# Pricey Parrots ..



## TAWhatley (Mar 6, 2001)

I met up with a friend at Omar's Exotic Birds today to deliver two King pigeons that she is adopting from me. Omar's is a wonderful bird store where all the birds that are for sale are basically "loose" in the main area of the store. They have a great setup where something akin to a play gym is suspended from the ceiling with perches and toys and a bottom piece that holds food and water. It makes for a wonderful way to interact with a bird you are interested in buying. No .. neither of us were there to buy a bird .. it's just a good place to meet and also to stock up on bird supplies.
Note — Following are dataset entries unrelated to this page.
Source: an optimization exercise on an open RTL-to-GDS flow (aim: small area, a short achievable clock period and few clock cycles per item). Production flows keep margins and buffers that such runs may drop.
Where RTL was checked, it was by simulation tests only, not by an equivalence proof against the original.
The RTL of runs 1 to 7 was laid out without a check of its function.
No activity file was given, so power comes from the tool's default toggle rates.

==> design/flow/design.v <==
`timescale 1ns/1ps
module x64ptw_entry_decode (
    input  wire [1:0]  lv,
    input  wire [63:0] raw,
    output wire        leaf,
    output wire        big1g,         
    output wire        big2m,         
    output wire [4:0]  frame_shift,
    output wire [27:0] frame_ref,
    output wire        dirty,
    output wire        global_pg,
    output wire        pat,
    output wire [63:0] reserved,
    output wire        faulty
);
    wire l1 = (lv == 2'd0);
    wire l2 = (lv == 2'd1);
    wire l3 = (lv == 2'd2);
    wire l4 = (lv == 2'd3);
    assign big1g     = l3 & raw[7];
    assign big2m     = l2 & raw[7];
    assign leaf      = l1 | big1g | big2m;
    assign dirty     = leaf & raw[6];
    assign global_pg = leaf & raw[8];
    assign pat       = l1 ? raw[7] : ((big1g | big2m) & raw[12]);
    assign frame_shift = big1g ? 5'd30 : big2m ? 5'd21 : 5'd12;
    assign frame_ref[9:0]   = big1g ? raw[39:30] : big2m ? raw[30:21] : raw[21:12];
    assign frame_ref[18:10] = big1g ? 9'd0 : big2m ? raw[39:31] : raw[30:22];
    assign frame_ref[27:19] = (big1g | big2m) ? 9'd0 : raw[39:31];
    assign reserved[6:0]   = 7'd0;
    assign reserved[7]     = l4 & raw[7];
    assign reserved[12:8]  = 5'd0;
    assign reserved[20:13] = (big1g | big2m) ? raw[20:13] : 8'd0;
    assign reserved[29:21] = big1g ? raw[29:21] : 9'd0;
    assign reserved[39:30] = 10'd0;
    assign reserved[51:40] = raw[51:40];
    assign reserved[63:52] = 12'd0;
    assign faulty = (|raw[51:40]) | (l4 & raw[7]) |
                    ((big1g | big2m) & (|raw[20:13])) | (big1g & (|raw[29:21]));
endmodule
Anyway, they had two Queen of Bavaria aka Golden Conures there today .. just stunning. They were still quite young as they still had quite a bit of green on their wing shields .. only $2,800.00 each. http://www.avianweb.com/goldenconure.html 

Those were certainly not the most expensive birds I have ever seen in Omar's but were the first of this species that I have ever seen anywhere. It appears that they are quite rare and on the endangered species list.
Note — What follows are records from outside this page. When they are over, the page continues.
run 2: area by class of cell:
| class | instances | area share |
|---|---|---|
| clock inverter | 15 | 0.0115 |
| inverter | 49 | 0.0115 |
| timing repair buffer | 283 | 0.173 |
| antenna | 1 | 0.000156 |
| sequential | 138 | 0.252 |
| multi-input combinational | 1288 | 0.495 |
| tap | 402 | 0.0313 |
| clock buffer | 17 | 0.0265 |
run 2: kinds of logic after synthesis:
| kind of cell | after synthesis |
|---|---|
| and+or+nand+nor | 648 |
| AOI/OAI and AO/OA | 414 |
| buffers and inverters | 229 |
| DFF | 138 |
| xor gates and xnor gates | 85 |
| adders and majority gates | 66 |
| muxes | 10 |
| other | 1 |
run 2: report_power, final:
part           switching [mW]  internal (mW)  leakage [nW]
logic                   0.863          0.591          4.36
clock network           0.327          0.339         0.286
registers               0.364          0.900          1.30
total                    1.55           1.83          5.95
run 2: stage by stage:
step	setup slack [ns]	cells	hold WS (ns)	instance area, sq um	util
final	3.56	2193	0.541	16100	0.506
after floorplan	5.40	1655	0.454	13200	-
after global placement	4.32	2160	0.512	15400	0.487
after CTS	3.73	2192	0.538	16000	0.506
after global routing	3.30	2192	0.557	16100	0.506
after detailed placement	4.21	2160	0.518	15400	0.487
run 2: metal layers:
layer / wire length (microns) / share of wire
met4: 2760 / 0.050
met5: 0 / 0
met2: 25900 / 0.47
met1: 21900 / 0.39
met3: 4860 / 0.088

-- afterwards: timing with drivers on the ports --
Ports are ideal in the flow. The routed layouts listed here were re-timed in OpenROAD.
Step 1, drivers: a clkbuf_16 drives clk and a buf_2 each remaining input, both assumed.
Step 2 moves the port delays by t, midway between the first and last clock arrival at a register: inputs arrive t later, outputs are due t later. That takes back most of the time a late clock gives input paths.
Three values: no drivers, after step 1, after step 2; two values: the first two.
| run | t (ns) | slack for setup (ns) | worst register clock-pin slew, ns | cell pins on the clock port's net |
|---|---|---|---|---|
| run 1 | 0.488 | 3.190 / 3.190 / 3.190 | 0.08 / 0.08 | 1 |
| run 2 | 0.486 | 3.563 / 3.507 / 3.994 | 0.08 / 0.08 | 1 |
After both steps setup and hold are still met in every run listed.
From an optimization exercise on the open Yosys and OpenROAD flow, aimed at small area, a short achievable clock period and few clock cycles; shortcuts taken in it are not production practice.
The RTL was checked by simulation tests, not by an equivalence proof against the original design.

==> inputs of run D <==
// b58_codec
module b58_codec (
    input  wire         clk,
    input  wire         rst,        
    input  wire         start,
    input  wire         mode,       
    input  wire [6:0]   in_len,     
    input  wire [511:0] in_data,    
    output wire         busy,
    output reg          done,
    output reg          err,
    output reg  [6:0]   out_len,
    output wire [703:0] out_data    
);
make LEC_CHECK=0 CAP_MARGIN=20 CORE_MARGIN=2 CORE_UTILIZATION=40 SLEW_MARGIN=20 finish   # period 12.0 ns
run.sh (not shown) runs the stock make flow with config.mk's settings and CLKGATE_MAP_FILE= SYNTH_SCRIPT=/design/flow/synth_recipe.tcl, a recipe that flattens the netlist after the stock synthesis.
==> inputs of run Y, as changes to run D <==
--- a/flow/design.v
+++ b/flow/design.v
@@ -40,10 +40,11 @@
     localparam S_IDLE = 2'd0;
     localparam S_LOAD = 2'd1;
     localparam S_RUN  = 2'd2;
     localparam S_PAD  = 2'd3;
     reg  [1:0]  state;
+    reg         busy_r;
     reg         md;                 
     reg  [6:0]  len;                
     reg  [7:0]  ib [0:63];          
     reg  [6:0]  base;               
     reg  [6:0]  lold;               
@@ -53,35 +54,42 @@
     reg  [6:0]  zcnt;               
     reg  [8*OUT_BYTES-1:0] obuf;
     reg  [8:0]  c    [0:NP-1];      
     reg  [7:0]  pipe [0:NP-1];      
     reg  [NP-1:0] pv;               
-    assign busy     = (state != S_IDLE);
+    reg  [NP-1:0] act;              
+    reg  [NP-1:0] pmask;            
+    reg  [NP-1:0] tsel;             
+    reg           last;             
+    reg  [7:0]  tapr;               
+    reg         tvr;                
+    reg         remr;               
+    assign busy     = busy_r;
     assign out_data = obuf;
-    wire [6:0] left = len - base;                   
-    wire       last = (left <= NP);                 
-    wire [4:0] used = last ? left[4:0] : NP;        
+    wire [6:0] left  = len - base;                  
+    wire       lastc = (left <= NP);                
+    wire [6:0] used  = lastc ? left : NP;           
     wire [7:0] pout [0:NP-1];
     wire [8:0] cnx  [0:NP-1];
-    wire [NP-1:0] act;              
     wire [NP-1:0] cnz;              
     genvar k;
     generate
         for (k = 0; k < NP; k = k + 1) begin : g_proc
             wire [7:0] pin = (k == 0) ? sin : pipe[k-1];
-            wire [12:0] w  = {2'b0, pin, 3'b0} + {1'b0, pin, 4'b0} + {4'b0, c[k]};
+            wire [5:0]  d  = pin[5:0];
+            wire [10:0] w  = {1'b0, d, 4'b0} + {2'b0, d, 3'b0} + {2'b0, c[k]};
             wire [4:0]  wh = w[10:6];
             wire [7:0]  u  = {1'b0, wh, 2'b0} + {2'b0, wh, 1'b0} + {2'b0, w[5:0]};
             wire [1:0]  tq = (u >= 8'd174) ? 2'd3 : (u >= 8'd116) ? 2'd2 :
                              (u >= 8'd58)  ? 2'd1 : 2'd0;
             wire [5:0]  er = u[5:0] + (tq == 2'd3 ? 6'd18 : tq == 2'd2 ? 6'd12 :
                                        tq == 2'd1 ? 6'd6 : 6'd0);
-            wire [8:0]  eq = {1'b0, pin[5:0], 2'b0} + {4'b0, wh} + {7'b0, tq};
-            wire [13:0] dv = {1'b0, w} + {1'b0, pin, 5'b0} + {5'b0, pin, 1'b0};
+            wire [8:0]  eq = {1'b0, d, 2'b0} + {4'b0, wh} + {7'b0, tq};
+            wire [13:0] dv = {1'b0, pin, 5'b0} + {2'b0, pin, 4'b0} + {3'b0, pin, 3'b0}
+                           + {5'b0, pin, 1'b0} + {8'b0, c[k][5:0]};
             assign pout[k] = md ? dv[7:0] : {2'b0, er};
             assign cnx[k]  = md ? {3'b0, dv[13:8]} : eq;
-            assign act[k]  = (k < used);
             assign cnz[k]  = |c[k];
             wire vin = (k == 0) ? 1'b1 : pv[k-1];
             reg [7:0] ldb;
             integer j;
             always @(*) begin
@@ -94,30 +102,42 @@
                 if (state == S_LOAD)
                     c[k] <= md ? {dl[6], 2'b0, dl[5:0]} : {1'b0, ldb};
                 else if (vin)
                     c[k] <= cnx[k];
                 pipe[k] <= pout[k];
+                if (state == S_LOAD) begin
+                    act[k]   <= (k < used);
+                    pmask[k] <= (k + 1 < used);
+                    tsel[k]  <= (k + 1 == used);
+                end
                 if (state != S_RUN)
                     pv[k] <= 1'b0;
                 else
                     pv[k] <= vin;
             end
         end
     endgenerate
-    wire [4:0] jt  = used - 5'd1;
-    wire [7:0] tap = pipe[jt[3:0]];
-    wire       tv  = pv[jt[3:0]];
+    reg  [7:0] tap;
+    reg        tv;
+    integer i;
+    always @(*) begin
+        tap = 8'd0;
+        tv  = 1'b0;
+        for (i = 0; i < NP; i = i + 1) begin
+            tap = tap | (pipe[i] & {8{tsel[i]}});
+            tv  = tv | (pv[i] & tsel[i]);
+        end
+    end
     reg        rem_nz;
     reg  [6:0] lzn;
     reg        bad;
-    integer i;
     always @(*) begin
         rem_nz = (t < lold);
         for (i = 0; i < NP; i = i + 1)
             if (act[i] && cnz[i]) rem_nz = 1'b1;
         for (i = 0; i < NP; i = i + 1)
-            if (i < jt && pipe[i] != 8'd0) rem_nz = 1'b1;
+            if (pmask[i] && pipe[i] != 8'd0) rem_nz = 1'b1;
         lzn = len;
         for (i = 63; i >= 0; i = i - 1)
             if (i < len && ib[i] != (md ? 8'h31 : 8'h00)) lzn = i;
         bad = 1'b0;
         for (i = 0; i < NP; i = i + 1)
@@ -131,83 +151,94 @@
             b = obuf[8*p +: 8];
             v = b58_val(b);
             old_elem = md ? b : {2'b0, v[5:0]};
         end
     endfunction
-    wire       tz       = (tap == 8'd0);
-    wire       emit     = tv && (!tz || rem_nz);
-    wire [7:0] tap_byte = md ? tap : b58_char(tap[5:0]);
+    wire       emit     = tvr && (tapr != 8'd0 || remr);
+    wire       pend     = tvr && !remr;              
+    wire [7:0] tap_byte = md ? tapr : b58_char(tapr[5:0]);
     wire [7:0] pad_byte = md ? 8'h00 : 8'h31;
     wire [6:0] rp_next  = rp - 7'd1 + {6'd0, emit};
     always @(posedge clk) begin
         if (rst) begin
-            state <= S_IDLE;
-            done  <= 1'b0;
+            state  <= S_IDLE;
+            busy_r <= 1'b0;
+            done   <= 1'b0;
         end else begin
             case (state)
             S_IDLE: begin
                 md  <= mode;
                 len <= in_len;
                 for (i = 0; i < 64; i = i + 1)
                     ib[i] <= in_data[8*i +: 8];
                 if (start) begin
+                    busy_r  <= 1'b1;
                     done    <= 1'b0;
                     err     <= 1'b0;
                     out_len <= 7'd0;
                     base    <= 7'd0;
                     lold    <= 7'd0;
                     state   <= S_LOAD;
                 end
             end
             S_LOAD: begin
                 if (base == 7'd0) zcnt <= lzn;
+                last    <= lastc;
                 t       <= 7'd0;
+                tvr     <= 1'b0;
                 out_len <= 7'd0;
                 sin     <= (lold != 7'd0) ? old_elem(lold - 7'd1) : 8'd0;
                 rp      <= lold - 7'd2;
                 if (len == 7'd0) begin
-                    done  <= 1'b1;
-                    state <= S_IDLE;
+                    busy_r <= 1'b0;
+                    done   <= 1'b1;
+                    state  <= S_IDLE;
                 end else begin
-                    state <= S_RUN;
+                    state  <= S_RUN;
                 end
             end
             S_RUN: begin
-                t   <= t + 7'd1;
-                rp  <= rp_next;
-                sin <= (t + 7'd1 < lold) ? old_elem(rp) : 8'd0;
+                t    <= t + 7'd1;
+                rp   <= rp_next;
+                sin  <= (t + 7'd1 < lold) ? old_elem(rp) : 8'd0;
+                tapr <= tap;
+                tvr  <= tv;
+                remr <= rem_nz;
                 if (t == 7'd0 && md && bad) begin
                     err     <= 1'b1;
                     out_len <= 7'd0;
+                    busy_r  <= 1'b0;
                     done    <= 1'b1;
                     state   <= S_IDLE;
-                end else if (tv) begin
+                end else begin
                     if (emit) begin
                         obuf    <= {obuf[8*OUT_BYTES-9:0], tap_byte};
                         out_len <= out_len + 7'd1;
                     end
-                    if (!rem_nz) begin
+                    if (pend) begin
                         if (!last) begin
                             lold  <= out_len + {6'd0, emit};
                             base  <= base + NP;
                             state <= S_LOAD;
                         end else if (zcnt == 7'd0) begin
-                            done  <= 1'b1;
-                            state <= S_IDLE;
+                            busy_r <= 1'b0;
+                            done   <= 1'b1;
+                            state  <= S_IDLE;
                         end else begin
-                            state <= S_PAD;
+                            state  <= S_PAD;
                         end
                     end
                 end
             end
             S_PAD: begin
                 obuf    <= {obuf[8*OUT_BYTES-9:0], pad_byte};
                 out_len <= out_len + 7'd1;
                 zcnt    <= zcnt - 7'd1;
                 if (zcnt == 7'd1) begin
-                    done  <= 1'b1;
-                    state <= S_IDLE;
+                    busy_r <= 1'b0;
+                    done   <= 1'b1;
+                    state  <= S_IDLE;
                 end
             end
             endcase
         end
     end
==> run notes <==
Between run Y and run D, the lower cell count is in run D (gap 1.8%, measured against run D).
Between run Y and run D, the lower synthesized area is in run D (gap 3.2%, measured against run D).
Of run Y and run D, run D has the higher sequential share of layout area (gap 0.17 points).
Utilization: run Y is higher than run D (0.17 points).
Run Y completed without violations. Run D finished with timing, DRC and antenna clean.
==> figures <==
Status: run Y timing/DRC/antenna clean; run D timing/DRC/antenna clean
Utilization of the core after routing: run Y 0.485; run D 0.484
Post-Route M1 WL: run Y 202,000 um; run D 196,000 um
Post-synthesis xor/xnor area fraction: run Y 0.0302; run D 0.0366
Number of sinks on the clock net: run Y 1,607; run D 1,562
Register Area: run Y 46,700 um^2; run D 45,300 um^2
Met3 Use GR: run Y 0.0836; run D 0.0768
Worst relative slew slack: run Y 0.0514; run D 0.181
Smallest hold slack: run Y 0.364 ns; run D 0.366 ns
GR Layer Usage met2: run Y 0.542; run D 0.506
Testbench counts of run D, summed over its fixed seeds: cycles 39,244.
Testbench counts of run Y, summed over its fixed seeds: cycles 40,151.

[port drivers added, routing unchanged]
The results above use ideal ports. As a check the final layouts listed here were re-extracted and re-timed, cells and wires unchanged.
Step 1 (the two cells are an assumption about what drives the block):
set clk [get_ports {clk}]
set_driving_cell -lib_cell sky130_fd_sc_hd__clkbuf_16 $clk
set_driving_cell -lib_cell sky130_fd_sc_hd__buf_2 [delete_from_list [all_inputs] $clk]
Step 2, shift: input delay + t, output delay - t, t = (earliest + latest rising clock arrival at the registers) / 2. This alone moves slack from input paths to output paths.
Three values: ideal, step 1, step 2; two values: the first two.
| run | t, ns | setup WS [ns] | clock arrival spread, ns |
|---|---|---|---|
| run D | 0.968 | 3.583 / 3.583 / 3.583 | 0.144 / 0.144 |
| run Y | 0.989 | 4.403 / 4.403 / 4.403 | 0.107 / 0.106 |
After both steps every run listed still meets setup and hold.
Several years ago, Omar had a pair of Toucans on display with a price tag of about $18,000.00 for the pair if I remember correctly and also a Major Mitchell's cockatoo that I would have loved to have .. alas .. the more than $6,000.00 price tag was way too much for my pocketbook!
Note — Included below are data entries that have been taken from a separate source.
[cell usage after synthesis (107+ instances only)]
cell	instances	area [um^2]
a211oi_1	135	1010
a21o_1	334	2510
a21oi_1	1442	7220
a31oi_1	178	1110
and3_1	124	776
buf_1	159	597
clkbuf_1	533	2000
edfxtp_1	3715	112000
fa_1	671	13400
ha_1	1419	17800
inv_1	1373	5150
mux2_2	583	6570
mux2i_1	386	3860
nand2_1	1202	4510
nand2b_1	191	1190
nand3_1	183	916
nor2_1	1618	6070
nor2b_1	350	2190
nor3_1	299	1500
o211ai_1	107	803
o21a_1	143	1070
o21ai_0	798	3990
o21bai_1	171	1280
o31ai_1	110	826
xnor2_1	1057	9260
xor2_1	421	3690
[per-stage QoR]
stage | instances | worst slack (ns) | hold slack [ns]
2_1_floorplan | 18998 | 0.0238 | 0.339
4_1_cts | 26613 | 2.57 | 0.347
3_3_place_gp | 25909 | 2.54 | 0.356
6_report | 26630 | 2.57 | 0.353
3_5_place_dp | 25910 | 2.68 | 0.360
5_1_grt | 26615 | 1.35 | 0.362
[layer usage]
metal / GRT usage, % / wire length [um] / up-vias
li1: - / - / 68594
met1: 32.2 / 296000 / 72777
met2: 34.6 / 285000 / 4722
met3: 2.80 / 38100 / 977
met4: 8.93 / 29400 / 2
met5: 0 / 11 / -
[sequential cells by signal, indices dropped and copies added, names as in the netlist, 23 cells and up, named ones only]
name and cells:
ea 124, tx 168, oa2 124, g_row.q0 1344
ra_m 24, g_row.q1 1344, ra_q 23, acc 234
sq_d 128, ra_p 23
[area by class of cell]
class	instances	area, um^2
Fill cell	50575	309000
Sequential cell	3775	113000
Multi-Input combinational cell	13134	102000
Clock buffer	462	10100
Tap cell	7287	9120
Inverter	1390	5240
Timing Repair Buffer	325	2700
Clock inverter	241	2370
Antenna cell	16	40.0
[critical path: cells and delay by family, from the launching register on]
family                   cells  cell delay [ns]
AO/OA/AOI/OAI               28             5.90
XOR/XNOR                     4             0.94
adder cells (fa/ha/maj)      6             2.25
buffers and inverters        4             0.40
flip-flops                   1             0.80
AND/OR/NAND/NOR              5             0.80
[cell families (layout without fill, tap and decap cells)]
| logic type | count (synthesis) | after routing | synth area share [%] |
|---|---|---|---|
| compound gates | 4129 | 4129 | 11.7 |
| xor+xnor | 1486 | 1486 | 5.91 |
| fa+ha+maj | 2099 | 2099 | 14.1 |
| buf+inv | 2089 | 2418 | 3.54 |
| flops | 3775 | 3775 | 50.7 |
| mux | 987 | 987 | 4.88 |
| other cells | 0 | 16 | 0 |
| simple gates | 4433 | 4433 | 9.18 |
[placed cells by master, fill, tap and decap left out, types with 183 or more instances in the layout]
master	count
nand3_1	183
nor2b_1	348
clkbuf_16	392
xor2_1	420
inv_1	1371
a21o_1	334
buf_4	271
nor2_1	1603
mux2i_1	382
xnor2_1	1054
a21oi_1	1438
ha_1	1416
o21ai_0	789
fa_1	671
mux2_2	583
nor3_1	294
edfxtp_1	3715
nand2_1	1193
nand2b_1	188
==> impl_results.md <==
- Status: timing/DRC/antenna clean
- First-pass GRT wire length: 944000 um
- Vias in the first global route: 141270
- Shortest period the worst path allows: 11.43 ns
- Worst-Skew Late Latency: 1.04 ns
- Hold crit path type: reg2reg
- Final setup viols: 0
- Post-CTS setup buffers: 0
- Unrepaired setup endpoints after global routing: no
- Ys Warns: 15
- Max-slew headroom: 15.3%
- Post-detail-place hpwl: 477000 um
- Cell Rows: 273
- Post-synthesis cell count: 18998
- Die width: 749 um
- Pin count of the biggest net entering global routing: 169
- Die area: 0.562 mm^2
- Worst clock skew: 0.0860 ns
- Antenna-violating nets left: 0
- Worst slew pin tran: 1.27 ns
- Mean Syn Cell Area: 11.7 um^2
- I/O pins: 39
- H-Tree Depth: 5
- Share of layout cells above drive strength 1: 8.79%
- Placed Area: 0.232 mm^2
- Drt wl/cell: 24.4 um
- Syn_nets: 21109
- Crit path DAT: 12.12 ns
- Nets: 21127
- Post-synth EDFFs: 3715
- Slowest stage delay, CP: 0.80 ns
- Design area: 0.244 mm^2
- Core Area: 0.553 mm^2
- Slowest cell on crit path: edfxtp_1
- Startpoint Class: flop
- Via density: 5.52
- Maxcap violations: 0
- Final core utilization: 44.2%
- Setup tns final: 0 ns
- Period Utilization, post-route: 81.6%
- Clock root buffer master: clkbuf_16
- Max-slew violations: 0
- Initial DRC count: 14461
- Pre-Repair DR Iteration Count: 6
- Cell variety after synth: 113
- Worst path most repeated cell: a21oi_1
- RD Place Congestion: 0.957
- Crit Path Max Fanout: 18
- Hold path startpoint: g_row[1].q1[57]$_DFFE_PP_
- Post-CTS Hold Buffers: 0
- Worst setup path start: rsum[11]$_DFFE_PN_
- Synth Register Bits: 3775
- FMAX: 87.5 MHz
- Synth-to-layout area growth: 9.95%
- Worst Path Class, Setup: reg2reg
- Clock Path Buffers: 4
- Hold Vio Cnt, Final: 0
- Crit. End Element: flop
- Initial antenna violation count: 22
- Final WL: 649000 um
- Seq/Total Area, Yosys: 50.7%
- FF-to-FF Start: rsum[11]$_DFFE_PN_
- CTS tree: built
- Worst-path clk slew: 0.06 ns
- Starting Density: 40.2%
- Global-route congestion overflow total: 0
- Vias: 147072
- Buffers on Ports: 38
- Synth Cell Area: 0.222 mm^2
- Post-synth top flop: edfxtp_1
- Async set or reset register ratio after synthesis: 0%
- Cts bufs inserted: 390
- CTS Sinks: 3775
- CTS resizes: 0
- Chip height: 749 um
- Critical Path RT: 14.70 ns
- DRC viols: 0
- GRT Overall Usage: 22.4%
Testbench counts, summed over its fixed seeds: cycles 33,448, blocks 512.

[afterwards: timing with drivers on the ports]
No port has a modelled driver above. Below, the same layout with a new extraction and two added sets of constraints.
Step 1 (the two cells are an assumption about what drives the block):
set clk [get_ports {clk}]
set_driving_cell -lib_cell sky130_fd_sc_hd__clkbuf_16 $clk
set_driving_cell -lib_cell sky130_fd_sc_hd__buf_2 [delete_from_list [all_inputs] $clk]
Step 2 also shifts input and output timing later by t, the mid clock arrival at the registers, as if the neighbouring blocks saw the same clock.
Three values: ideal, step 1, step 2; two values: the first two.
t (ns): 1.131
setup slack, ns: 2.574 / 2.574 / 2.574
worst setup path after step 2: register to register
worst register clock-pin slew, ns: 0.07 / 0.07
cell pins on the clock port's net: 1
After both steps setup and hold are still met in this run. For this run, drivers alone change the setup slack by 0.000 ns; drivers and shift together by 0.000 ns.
http://www.omarsexoticbirds.com/

Terry


----------



## Lovebirds (Sep 6, 2002)

TAWhatley said:


> I met up with a friend at Omar's Exotic Birds today to deliver two King pigeons that she is adopting from me. Omar's is a wonderful bird store where all the birds that are for sale are basically "loose" in the main area of the store. They have a great setup where something akin to a play gym is suspended from the ceiling with perches and toys and a bottom piece that holds food and water. It makes for a wonderful way to interact with a bird you are interested in buying. No .. neither of us were there to buy a bird .. it's just a good place to meet and also to stock up on bird supplies.
> 
> Anyway, they had two Queen of Bavaria aka Golden Conures there today .. just stunning. They were still quite young as they still had quite a bit of green on their wing shields .. only $2,800.00 each. http://www.avianweb.com/goldenconure.html
> 
> ...



$2800? and you didn't BUY THEM????  I bet they were so cute. Sounds like a neat bird store. All we have around here is the same ole hum drum pet stores with birds in cages.........


----------



## TAWhatley (Mar 6, 2001)

Lovebirds said:


> $2800? and you didn't BUY THEM????  I bet they were so cute. Sounds like a neat bird store. All we have around here is the same ole hum drum pet stores with birds in cages.........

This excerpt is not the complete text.